_Work required_
Please return the lines below verbatim, beginning at the one that has "other,1,0.0304" and stopping after the one that has "run 3 against", and add no other lines.
╭──
This is an optimization exercise on Yosys and OpenROAD, whose aim is small area, a short achievable clock period and few clock cycles per item, not a production implementation.
Where RTL was checked, it was by simulation tests only, not by an equivalence proof against the original.
The RTL of run 1 was laid out without a check of its function.

==> flow/design.v (outline; a module is shown in full before it is edited, if it fits) <==
// module fbindct_8bit: 1002 lines
// module fbd_fa: 10 lines
module fbindct_8bit #(
  parameter IN_WIDTH = 8,
  parameter INT_BITS = 6,
  parameter FRAC_BITS = 6,
  parameter INTER_WIDTH = IN_WIDTH + INT_BITS + FRAC_BITS,
  parameter OUT_WIDTH = 20
)(
  input                                        clk,
  input                                        rst,
  input signed [8*IN_WIDTH-1:0]                x_in,
  input                                        ready_in,
  input                                        load,
  output                                       valid_out,
  output signed [8*OUT_WIDTH-1:0]              y_out
);
  // ...
==> flow/flow/run.sh <==
#!/bin/bash
# The standard layout, with plain buf_1 cells as the port buffers instead of the
# delay buffers buffer_ports picks by default. Every port still gets its buffer.
set -euo pipefail
bash standard.sh "BUFFER_PORTS_ARGS=-buffer_cell sky130_fd_sc_hd__buf_1" finish > standard_flow.log 2>&1
==> flow/standard.sh <==
#!/bin/bash
# synth_recipe.tcl (not shown) runs the flow's synth.tcl, then flattens the netlist and writes it again
# the make line also repeats each setting of config.mk as NAME=value (left out here)
make -C /OpenROAD-flow-scripts/flow DESIGN_CONFIG=/design/flow/config.mk WORK_HOME=/design/flow/orfs CLKGATE_MAP_FILE= SYNTH_SCRIPT=/design/flow/synth_recipe.tcl "${@:-finish}"
==> flow/config.mk <==
export PLATFORM = sky130hd
export DESIGN_NAME = fbindct_8bit
export DESIGN_NICKNAME = fbindct_8bit
export VERILOG_FILES = /design/flow/design.v
export SDC_FILE = /design/flow/constraint.sdc
export NUM_CORES = 4
export LEC_CHECK = 0
export ABC_AREA = 1
export CAP_MARGIN = 20
export CORE_MARGIN = 2
export CORE_UTILIZATION = 40
export SLEW_MARGIN = 20
export SYNTH_HIERARCHICAL = 1
==> flow/constraint.sdc <==
create_clock -name core_clock -period 10.0 [get_ports {clk}]
set_input_delay 2.0000 -clock core_clock [delete_from_list [all_inputs] [get_ports {clk}]]
set_output_delay 2.0000 -clock core_clock [all_outputs]
set_load 0.01 [all_outputs]
==> reports/qor.csv, run 1 <==
metric,value,unit
status,"complete, no violations",
Synth top cells by count,"inv_1 (326), fa_1 (238), ha_1 (162), edfxtp_1 (79), nand2_1 (71)",
Slew HR,34.8,%
GR Util met3,3.42,%
die area,0.0326,sq mm
Mean Syn Cell Area,11.0,sq um
multi-input gate share of total cell area,61.8,%
H-tree depth,3,
Die X,181,um
"Largest stage delay, worst path",550,ps
number of global-route vias before repair,8120,
measured slew at the worst slew-check pin,979,ps
"CP delay by family, top",adder cells,
multiplexer share of the synthesized area,0,%
fmax,162,MHz
setup bufs post-CTS,0,
Non-Filler Instances,1719,
cell depth of the worst setup path,13,
PostCTS Resize Cnt,0,
most common cell in the netlist,inv_1,
Initial DRT Pass Iterations,4,
via count,7649,
CP Launch Point,s7[1],
Top Ports,229,
Synth top area share,38.2,%
nonclk buf count,207,
CTS sink cnt,80,
hold path endpoint,vld,
height of the die,181,um
FP Rows,64,
==> run 2: changes to the inputs <==
--- a/flow/design.v
+++ b/flow/design.v
@@ -36,65 +36,47 @@
   wire [8:0] n0_b = {{1{x7[7]}}, x7};
   wire [8:0] n0_p = n0_a ^ n0_b;
   wire [8:0] n0_g = n0_a & n0_b;
   wire n0_G1 = n0_g[1] | (n0_p[1] & n0_g[0]);
   wire n0_G2 = n0_g[2] | (n0_p[2] & n0_G1);
   wire n0_G3 = n0_g[3] | (n0_p[3] & n0_G2);
   wire n0_G4 = n0_g[4] | (n0_p[4] & n0_G3);
   wire n0_G5 = n0_g[5] | (n0_p[5] & n0_G4);
-  wire n0_P5 = n0_p[5] & 1'b0;
-  wire n0_G6 = n0_g[7] | (n0_p[7] & n0_g[6]);
-  wire n0_P6 = n0_p[7] & n0_p[6];
-  wire n0_G7 = n0_G6 | (n0_P6 & n0_G5);
-  wire n0_P7 = n0_P6 & n0_P5;
-  wire n0_G8 = n0_g[6] | (n0_p[6] & n0_G5);
-  wire n0_P8 = n0_p[6] & n0_P5;
-  wire n0_G9 = n0_g[8] | (n0_p[8] & n0_G7);
-  wire n0_P9 = n0_p[8] & n0_P7;
-  wire [8:0] n0 = {n0_p[8] ^ n0_G7, n0_p[7] ^ n0_G8, n0_p[6] ^ n0_G5, n0_p[5] ^ n0_G4, n0_p[4] ^ n0_G3, n0_p[3] ^ n0_G2, n0_p[2] ^ n0_G1, n0_p[1] ^ n0_g[0], n0_p[0]};
+  wire n0_G6 = n0_g[6] | (n0_p[6] & n0_G5);
+  wire n0_G7 = n0_g[7] | (n0_p[7] & n0_G6);
+  wire n0_G8 = n0_g[8] | (n0_p[8] & n0_G7);
+  wire [8:0] n0 = {n0_p[8] ^ n0_G7, n0_p[7] ^ n0_G6, n0_p[6] ^ n0_G5, n0_p[5] ^ n0_G4, n0_p[4] ^ n0_G3, n0_p[3] ^ n0_G2, n0_p[2] ^ n0_G1, n0_p[1] ^ n0_g[0], n0_p[0]};
   wire [8:0] n7_a = {{1{x0[7]}}, x0};
   wire [8:0] n7_b = ~{{1{x7[7]}}, x7};
   wire [8:0] n7_p = n7_a ^ n7_b;
   wire [8:0] n7_g = n7_a & n7_b;
   wire n7_g0 = n7_a[0] | n7_b[0];
   wire n7_G1 = n7_g[1] | (n7_p[1] & n7_g0);
   wire n7_G2 = n7_g[2] | (n7_p[2] & n7_G1);
   wire n7_G3 = n7_g[3] | (n7_p[3] & n7_G2);
   wire n7_G4 = n7_g[4] | (n7_p[4] & n7_G3);
   wire n7_G5 = n7_g[5] | (n7_p[5] & n7_G4);
-  wire n7_P5 = n7_p[5] & 1'b0;
-  wire n7_G6 = n7_g[7] | (n7_p[7] & n7_g[6]);
-  wire n7_P6 = n7_p[7] & n7_p[6];
-  wire n7_G7 = n7_G6 | (n7_P6 & n7_G5);
-  wire n7_P7 = n7_P6 & n7_P5;
-  wire n7_G8 = n7_g[6] | (n7_p[6] & n7_G5);
-  wire n7_P8 = n7_p[6] & n7_P5;
-  wire n7_G9 = n7_g[8] | (n7_p[8] & n7_G7);
-  wire n7_P9 = n7_p[8] & n7_P7;
-  wire [8:0] n7 = {n7_p[8] ^ n7_G7, n7_p[7] ^ n7_G8, n7_p[6] ^ n7_G5, n7_p[5] ^ n7_G4, n7_p[4] ^ n7_G3, n7_p[3] ^ n7_G2, n7_p[2] ^ n7_G1, n7_p[1] ^ n7_g0, ~n7_p[0]};
+  wire n7_G6 = n7_g[6] | (n7_p[6] & n7_G5);
+  wire n7_G7 = n7_g[7] | (n7_p[7] & n7_G6);
+  wire n7_G8 = n7_g[8] | (n7_p[8] & n7_G7);
+  wire [8:0] n7 = {n7_p[8] ^ n7_G7, n7_p[7] ^ n7_G6, n7_p[6] ^ n7_G5, n7_p[5] ^ n7_G4, n7_p[4] ^ n7_G3, n7_p[3] ^ n7_G2, n7_p[2] ^ n7_G1, n7_p[1] ^ n7_g0, ~n7_p[0]};
   wire [8:0] n1_a = {{1{x1[7]}}, x1};
   wire [8:0] n1_b = {{1{x6[7]}}, x6};
   wire [8:0] n1_p = n1_a ^ n1_b;
   wire [8:0] n1_g = n1_a & n1_b;
   wire n1_G1 = n1_g[1] | (n1_p[1] & n1_g[0]);
   wire n1_G2 = n1_g[2] | (n1_p[2] & n1_G1);
   wire n1_G3 = n1_g[3] | (n1_p[3] & n1_G2);
   wire n1_G4 = n1_g[4] | (n1_p[4] & n1_G3);
   wire n1_G5 = n1_g[5] | (n1_p[5] & n1_G4);
-  wire n1_P5 = n1_p[5] & 1'b0;
-  wire n1_G6 = n1_g[7] | (n1_p[7] & n1_g[6]);
-  wire n1_P6 = n1_p[7] & n1_p[6];
-  wire n1_G7 = n1_G6 | (n1_P6 & n1_G5);
-  wire n1_P7 = n1_P6 & n1_P5;
-  wire n1_G8 = n1_g[6] | (n1_p[6] & n1_G5);
-  wire n1_P8 = n1_p[6] & n1_P5;
-  wire n1_G9 = n1_g[8] | (n1_p[8] & n1_G7);
-  wire n1_P9 = n1_p[8] & n1_P7;
-  wire [8:0] n1 = {n1_p[8] ^ n1_G7, n1_p[7] ^ n1_G8, n1_p[6] ^ n1_G5, n1_p[5] ^ n1_G4, n1_p[4] ^ n1_G3, n1_p[3] ^ n1_G2, n1_p[2] ^ n1_G1, n1_p[1] ^ n1_g[0], n1_p[0]};
+  wire n1_G6 = n1_g[6] | (n1_p[6] & n1_G5);
+  wire n1_G7 = n1_g[7] | (n1_p[7] & n1_G6);
+  wire n1_G8 = n1_g[8] | (n1_p[8] & n1_G7);
+  wire [8:0] n1 = {n1_p[8] ^ n1_G7, n1_p[7] ^ n1_G6, n1_p[6] ^ n1_G5, n1_p[5] ^ n1_G4, n1_p[4] ^ n1_G3, n1_p[3] ^ n1_G2, n1_p[2] ^ n1_G1, n1_p[1] ^ n1_g[0], n1_p[0]};
   wire [8:0] n6_a = {{1{x1[7]}}, x1};
   wire [8:0] n6_b = ~{{1{x6[7]}}, x6};
   wire [8:0] n6_p = n6_a ^ n6_b;
   wire [8:0] n6_g = n6_a & n6_b;
   wire n6_g0 = n6_a[0] | n6_b[0];
   wire n6_G1 = n6_g[1] | (n6_p[1] & n6_g0);
   wire n6_P1 = n6_p[1] & n6_p[0];
   wire n6_G2 = n6_g[3] | (n6_p[3] & n6_g[2]);
@@ -124,26 +106,20 @@
   wire [8:0] n2_b = {{1{x5[7]}}, x5};
   wire [8:0] n2_p = n2_a ^ n2_b;
   wire [8:0] n2_g = n2_a & n2_b;
   wire n2_G1 = n2_g[1] | (n2_p[1] & n2_g[0]);
   wire n2_G2 = n2_g[2] | (n2_p[2] & n2_G1);
   wire n2_G3 = n2_g[3] | (n2_p[3] & n2_G2);
   wire n2_G4 = n2_g[4] | (n2_p[4] & n2_G3);
   wire n2_G5 = n2_g[5] | (n2_p[5] & n2_G4);
-  wire n2_P5 = n2_p[5] & 1'b0;
-  wire n2_G6 = n2_g[7] | (n2_p[7] & n2_g[6]);
-  wire n2_P6 = n2_p[7] & n2_p[6];
-  wire n2_G7 = n2_G6 | (n2_P6 & n2_G5);
-  wire n2_P7 = n2_P6 & n2_P5;
-  wire n2_G8 = n2_g[6] | (n2_p[6] & n2_G5);
-  wire n2_P8 = n2_p[6] & n2_P5;
-  wire n2_G9 = n2_g[8] | (n2_p[8] & n2_G7);
-  wire n2_P9 = n2_p[8] & n2_P7;
-  wire [8:0] n2 = {n2_p[8] ^ n2_G7, n2_p[7] ^ n2_G8, n2_p[6] ^ n2_G5, n2_p[5] ^ n2_G4, n2_p[4] ^ n2_G3, n2_p[3] ^ n2_G2, n2_p[2] ^ n2_G1, n2_p[1] ^ n2_g[0], n2_p[0]};
+  wire n2_G6 = n2_g[6] | (n2_p[6] & n2_G5);
+  wire n2_G7 = n2_g[7] | (n2_p[7] & n2_G6);
+  wire n2_G8 = n2_g[8] | (n2_p[8] & n2_G7);
+  wire [8:0] n2 = {n2_p[8] ^ n2_G7, n2_p[7] ^ n2_G6, n2_p[6] ^ n2_G5, n2_p[5] ^ n2_G4, n2_p[4] ^ n2_G3, n2_p[3] ^ n2_G2, n2_p[2] ^ n2_G1, n2_p[1] ^ n2_g[0], n2_p[0]};
   wire [8:0] n5_a = {{1{x2[7]}}, x2};
   wire [8:0] n5_b = ~{{1{x5[7]}}, x5};
   wire [8:0] n5_p = n5_a ^ n5_b;
   wire [8:0] n5_g = n5_a & n5_b;
   wire n5_g0 = n5_a[0] | n5_b[0];
   wire n5_G1 = n5_g[1] | (n5_p[1] & n5_g0);
   wire n5_P1 = n5_p[1] & n5_p[0];
   wire n5_G2 = n5_g[3] | (n5_p[3] & n5_g[2]);
@@ -173,46 +149,34 @@
   wire [8:0] n3_b = {{1{x4[7]}}, x4};
   wire [8:0] n3_p = n3_a ^ n3_b;
   wire [8:0] n3_g = n3_a & n3_b;
   wire n3_G1 = n3_g[1] | (n3_p[1] & n3_g[0]);
   wire n3_G2 = n3_g[2] | (n3_p[2] & n3_G1);
   wire n3_G3 = n3_g[3] | (n3_p[3] & n3_G2);
   wire n3_G4 = n3_g[4] | (n3_p[4] & n3_G3);
   wire n3_G5 = n3_g[5] | (n3_p[5] & n3_G4);
-  wire n3_P5 = n3_p[5] & 1'b0;
-  wire n3_G6 = n3_g[7] | (n3_p[7] & n3_g[6]);
-  wire n3_P6 = n3_p[7] & n3_p[6];
-  wire n3_G7 = n3_G6 | (n3_P6 & n3_G5);
-  wire n3_P7 = n3_P6 & n3_P5;
-  wire n3_G8 = n3_g[6] | (n3_p[6] & n3_G5);
-  wire n3_P8 = n3_p[6] & n3_P5;
-  wire n3_G9 = n3_g[8] | (n3_p[8] & n3_G7);
-  wire n3_P9 = n3_p[8] & n3_P7;
-  wire [8:0] n3 = {n3_p[8] ^ n3_G7, n3_p[7] ^ n3_G8, n3_p[6] ^ n3_G5, n3_p[5] ^ n3_G4, n3_p[4] ^ n3_G3, n3_p[3] ^ n3_G2, n3_p[2] ^ n3_G1, n3_p[1] ^ n3_g[0], n3_p[0]};
+  wire n3_G6 = n3_g[6] | (n3_p[6] & n3_G5);
+  wire n3_G7 = n3_g[7] | (n3_p[7] & n3_G6);
+  wire n3_G8 = n3_g[8] | (n3_p[8] & n3_G7);
+  wire [8:0] n3 = {n3_p[8] ^ n3_G7, n3_p[7] ^ n3_G6, n3_p[6] ^ n3_G5, n3_p[5] ^ n3_G4, n3_p[4] ^ n3_G3, n3_p[3] ^ n3_G2, n3_p[2] ^ n3_G1, n3_p[1] ^ n3_g[0], n3_p[0]};
   wire [8:0] n4_a = {{1{x3[7]}}, x3};
   wire [8:0] n4_b = ~{{1{x4[7]}}, x4};
   wire [8:0] n4_p = n4_a ^ n4_b;
   wire [8:0] n4_g = n4_a & n4_b;
   wire n4_g0 = n4_a[0] | n4_b[0];
   wire n4_G1 = n4_g[1] | (n4_p[1] & n4_g0);
   wire n4_G2 = n4_g[2] | (n4_p[2] & n4_G1);
   wire n4_G3 = n4_g[3] | (n4_p[3] & n4_G2);
   wire n4_G4 = n4_g[4] | (n4_p[4] & n4_G3);
   wire n4_G5 = n4_g[5] | (n4_p[5] & n4_G4);
-  wire n4_P5 = n4_p[5] & 1'b0;
-  wire n4_G6 = n4_g[7] | (n4_p[7] & n4_g[6]);
-  wire n4_P6 = n4_p[7] & n4_p[6];
-  wire n4_G7 = n4_G6 | (n4_P6 & n4_G5);
-  wire n4_P7 = n4_P6 & n4_P5;
-  wire n4_G8 = n4_g[6] | (n4_p[6] & n4_G5);
-  wire n4_P8 = n4_p[6] & n4_P5;
-  wire n4_G9 = n4_g[8] | (n4_p[8] & n4_G7);
-  wire n4_P9 = n4_p[8] & n4_P7;
-  wire [8:0] n4 = {n4_p[8] ^ n4_G7, n4_p[7] ^ n4_G8, n4_p[6] ^ n4_G5, n4_p[5] ^ n4_G4, n4_p[4] ^ n4_G3, n4_p[3] ^ n4_G2, n4_p[2] ^ n4_G1, n4_p[1] ^ n4_g0, ~n4_p[0]};
+  wire n4_G6 = n4_g[6] | (n4_p[6] & n4_G5);
+  wire n4_G7 = n4_g[7] | (n4_p[7] & n4_G6);
+  wire n4_G8 = n4_g[8] | (n4_p[8] & n4_G7);
+  wire [8:0] n4 = {n4_p[8] ^ n4_G7, n4_p[7] ^ n4_G6, n4_p[6] ^ n4_G5, n4_p[5] ^ n4_G4, n4_p[4] ^ n4_G3, n4_p[3] ^ n4_G2, n4_p[2] ^ n4_G1, n4_p[1] ^ n4_g0, ~n4_p[0]};
   wire [9:0] nt0_a = {{1{n0[8]}}, n0};
   wire [9:0] nt0_b = {{1{n3[8]}}, n3};
   wire [9:0] nt0_p = nt0_a ^ nt0_b;
   wire [9:0] nt0_g = nt0_a & nt0_b;
   wire nt0_G1 = nt0_g[1] | (nt0_p[1] & nt0_g[0]);
   wire nt0_G2 = nt0_g[2] | (nt0_p[2] & nt0_G1);
   wire nt0_G3 = nt0_g[3] | (nt0_p[3] & nt0_G2);
   wire nt0_G4 = nt0_g[4] | (nt0_p[4] & nt0_G3);
==> run 2 against run 1 <==
- clock-buffer cell count down 1
- critical path type unchanged
- die area down 0.93%
- routed wire length down 1.2%
- sequential share of layout area up 0.18 points
- fmax about the same
==> reports/qor.csv, run 2 <==
metric,value,unit,change
# DRC,0,,unchanged
Critical Path Slowest Stage Cell,edfxtp_1,,unchanged
#FFs+latches synth,80,,unchanged
worst-path maximum fanout,5,,unchanged
CP cell instances,inv_1 > ha_1 > inv_1 > fa_1 > fa_1 > fa_1 > fa_1 > nand3b_1 > nand3_1 > nand4_1 > nand3_1 > fa_1 > buf_1,,unchanged
setup bufs post-CTS,0,,unchanged
most common cell in the netlist,inv_1,,unchanged
"commonest cells after routing, fill and taps aside","inv_1 (327), fa_1 (246), buf_1 (205)",,"was inv_1 (326), fa_1 (238), buf_1 (205)"
routability cong.,0.815,,was 0.897
RSZ-0062 raised after global routing,no,,unchanged
Hold Crit Class,flop to flop,,unchanged
average routed wire per standard cell,15.0,um,about the same
height of the die,180,um,was 181 um
Critical path buffers and inverters,3,,unchanged
total negative slack,0,ps,unchanged
"most common cell after layout, fill and taps aside",inv_1,,unchanged
fin crit period,6190,ps,was 6180 ps
Initial DRT Pass Iterations,4,,unchanged
final max-slew violation count,0,,unchanged
reg-to-reg endpoint,vld,,unchanged
FP Rows,64,,unchanged
Worst Path Arrival,4190,ps,was 4180 ps
Synth top area share,39.9,%,was 38.2%
R2R depth,2,,unchanged
GR Overflow Total,0,,unchanged
"Largest stage delay, worst path",570,ps,was 550 ps
share of cells above drive strength 1,2.94,%,was 2.72%
Area growth syn-to-layout,9.97,%,was 10.1%
hold path start,vld,,unchanged
clk slew on worst S/H paths,60,ps,about the same
synthesized cell area,0.0123,sq mm,was 0.0125 sq mm
largest reg by FF count,u_n,,unchanged
"CP delay by family, top",adder cells,,unchanged
"area leader, netlist",fa_1,,unchanged
cell depth of the worst setup path,13,,unchanged
H-tree depth,3,,unchanged
fmax,162,MHz,about the same
max reg flops,13,,unchanged
cells after synthesis,1105,,"was 1,137"
R2R Setup Slk,9390,ps,was 9410 ps
Synth top cells by count,"inv_1 (327), fa_1 (246), ha_1 (150), edfxtp_1 (79), nand2_1 (68)",,"was inv_1 (326), fa_1 (238), ha_1 (162), edfxtp_1 (79), nand2_1 (71)"
status,"complete, no violations",,unchanged
fin util,44.5,%,was 44.7%
Die X,180,um,was 181 um
crit start category,flop,,unchanged
share of flip-flops with an asynchronous set or reset,0,%,unchanged
PortBufs,206,,unchanged
measured slew at the worst slew-check pin,1030,ps,was 979 ps
sequential share of the synthesized area,19.4,%,was 19.2%
synth warn,7,,unchanged
"Clk Latency, worst-skew pair",350,ps,was 340 ps
via-per-instance ratio,4.44,,was 4.45
"most used cell, CP",fa_1,,unchanged
# fillers,2932,,"was 2,960"
Slew HR,31.0,%,was 34.8%
root buf cell,clkbuf_16,,unchanged
fin nets,1751,,"was 1,785"
Synth area leaders,"fa_1 (40%), edfxtp_1 (19%), ha_1 (15%), inv_1 (9.9%), buf_4 (3.5%)",,"was fa_1 (38%), edfxtp_1 (19%), ha_1 (16%), inv_1 (9.8%), buf_4 (3.4%)"
die area,0.0323,sq mm,was 0.0326 sq mm
DP HPWL,23.3,mm,was 23.6 mm
DRT iter0 DRCs,391,,was 344
CP Launch Point,s7[1],,unchanged
Cells on Worst Hold Path,2,,unchanged
CTS sink cnt,80,,unchanged
pin count of the biggest net entering global routing,78,,was 74
PostCTS Resize Cnt,0,,unchanged
antenna violations before repair,5,,was 2
Starting Density,40.5,%,was 40.6%
post-route ant nets,0,,unchanged
area of the multi-input gates,0.00836,sq mm,was 0.00848 sq mm
Top Ports,229,,unchanged
Inserted Clock Buffers,9,,unchanged
hold path endpoint,vld,,unchanged
Critical Setup Path Class,flop to output port,,unchanged
Longest Clk Path Bufs,2,,unchanged
CTS tree,done,,unchanged
gr usage total,17.0,%,was 16.5%
Mean Syn Cell Area,11.2,sq um,was 11.0 sq um
drt total wl,25.4,mm,was 25.7 mm
Clock Skew,0,ps,unchanged
number of global-route vias before repair,8415,,"was 8,120"
Max Cap Violations,0,,unchanged
Finish-stage setup viols,0,,unchanged
core area,0.0305,sq mm,was 0.0307 sq mm
"Top FF cell, synth",edfxtp_1,,unchanged
WP data required,8000,ps,about the same
FF/Latch Area,0.00239,sq mm,unchanged
CTS Hold Bufs,0,,unchanged
via count,7516,,"was 7,649"
first-pass GRT wire length,43.3,mm,was 41.8 mm
crit end category,output port,,unchanged
Post-synth EDFFs,79,,unchanged
synth unique cells,39,,was 36
Critical R2R Launch,vld,,unchanged
Fin. Hold Viols,0,,unchanged
final worst path period share,61.9,%,was 61.8%
## run 2: changes by cell type after synthesis, sizes merged, moves of 2 or more
cell	change
o21ai	-11
buf	-2
ha	-12
xor2	-5
a21oi	-2
nor2	-3
nor3	-2
nand3b	+2
nand2	-3
fa	+8
nand3	-5
xnor2	-2
inv	+2
## run 2: how the worst max path moves through the flow
stage,endpoint
after floorplan,zh[8]
after global placement,zh[8]
after detailed placement,t0[8]
after CTS,y_out[155]
after global routing,y_out[154]
final,y_out[154]
## run 2: cell type report
cell class | count | share of cell area (%)
multi-input cells | 658 | 61.6
flip-flops and latches | 80 | 17.6
inverters | 331 | 9.15
repair buffers | 207 | 5.78
well taps | 396 | 3.65
clock buffers | 9 | 1.66
clock inverters | 7 | 0.461
diodes | 5 | 0.0922
## run 2: Yosys stat by module, one instance, submodules excluded
module	times used	cells inside	area, sq um	flip-flops and latches
fbindct_8bit	1	1016	10600	80
fbd_fa	89	1	20.0	0
## run 2: cells by family after synthesis
logic type,after synthesis,synth area share [%]
adder cells (fa/ha/maj),396,55.1
buffers and inverters,388,13.5
AND/OR/NAND/NOR,120,4.36
flip-flops,80,19.4
AO/OA/AOI/OAI,65,3.69
XOR/XNOR,55,3.90
other,1,0.0304
## run 2: routing by layer
metal,global-route usage (%),share of wire [%]
met2,28.2,47
met5,0,0.051
met1,23.2,46
met4,3.22,1.2
met3,3.75,5.4
## run 2: stage by stage
stage                     std cells  area [sq um]  hold slack [ps]  worst slack, ps
after floorplan                1126         12400              524             4030
after global placement         1672         13300              473             3720
after detailed placement       1672         13300              495             3600
after CTS                      1688         13600              510             3710
after global routing           1690         13600              559             3500
final                          1693         13600              504             3810
## run 2: worst reg2reg max path, stage by stage (launching register included)
cell,delay (ps)
dfxtp_1,310
a21oi_1,140
nor2_1,60
Testbench counts of run 2, summed over its fixed seeds: cycles 4,096, rows 2,048.
==> run 3: changes to the inputs <==
--- a/flow/config.mk
+++ b/flow/config.mk
@@ -9,5 +9,6 @@
 export CAP_MARGIN = 20
 export CORE_MARGIN = 2
 export CORE_UTILIZATION = 40
+export CTS_BUF_LIST = sky130_fd_sc_hd__clkbuf_4 sky130_fd_sc_hd__clkbuf_8
 export SLEW_MARGIN = 20
 export SYNTH_HIERARCHICAL = 1
==> run 3 against run 2 <==
- fmax down 0.47%
- final cell count unchanged
- cell area down 0.75%
- clock skew unchanged
- core utilization down 0.33 points
- sequential cell count unchanged
- worst hold slack better by 5.8 ps
- register-to-register slack about the same
- sequential share of layout area up 0.13 points
- clock-buffer cell count unchanged
- critical endpoint unchanged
╰──
_Solution_
other,1,0.0304
## run 2: routing by layer
metal,global-route usage (%),share of wire [%]
met2,28.2,47
met5,0,0.051
met1,23.2,46
met4,3.22,1.2
met3,3.75,5.4
## run 2: stage by stage
stage                     std cells  area [sq um]  hold slack [ps]  worst slack, ps
after floorplan                1126         12400              524             4030
after global placement         1672         13300              473             3720
after detailed placement       1672         13300              495             3600
after CTS                      1688         13600              510             3710
after global routing           1690         13600              559             3500
final                          1693         13600              504             3810
## run 2: worst reg2reg max path, stage by stage (launching register included)
cell,delay (ps)
dfxtp_1,310
a21oi_1,140
nor2_1,60
Testbench counts of run 2, summed over its fixed seeds: cycles 4,096, rows 2,048.
==> run 3: changes to the inputs <==
--- a/flow/config.mk
+++ b/flow/config.mk
@@ -9,5 +9,6 @@
 export CAP_MARGIN = 20
 export CORE_MARGIN = 2
 export CORE_UTILIZATION = 40
+export CTS_BUF_LIST = sky130_fd_sc_hd__clkbuf_4 sky130_fd_sc_hd__clkbuf_8
 export SLEW_MARGIN = 20
 export SYNTH_HIERARCHICAL = 1
==> run 3 against run 2 <==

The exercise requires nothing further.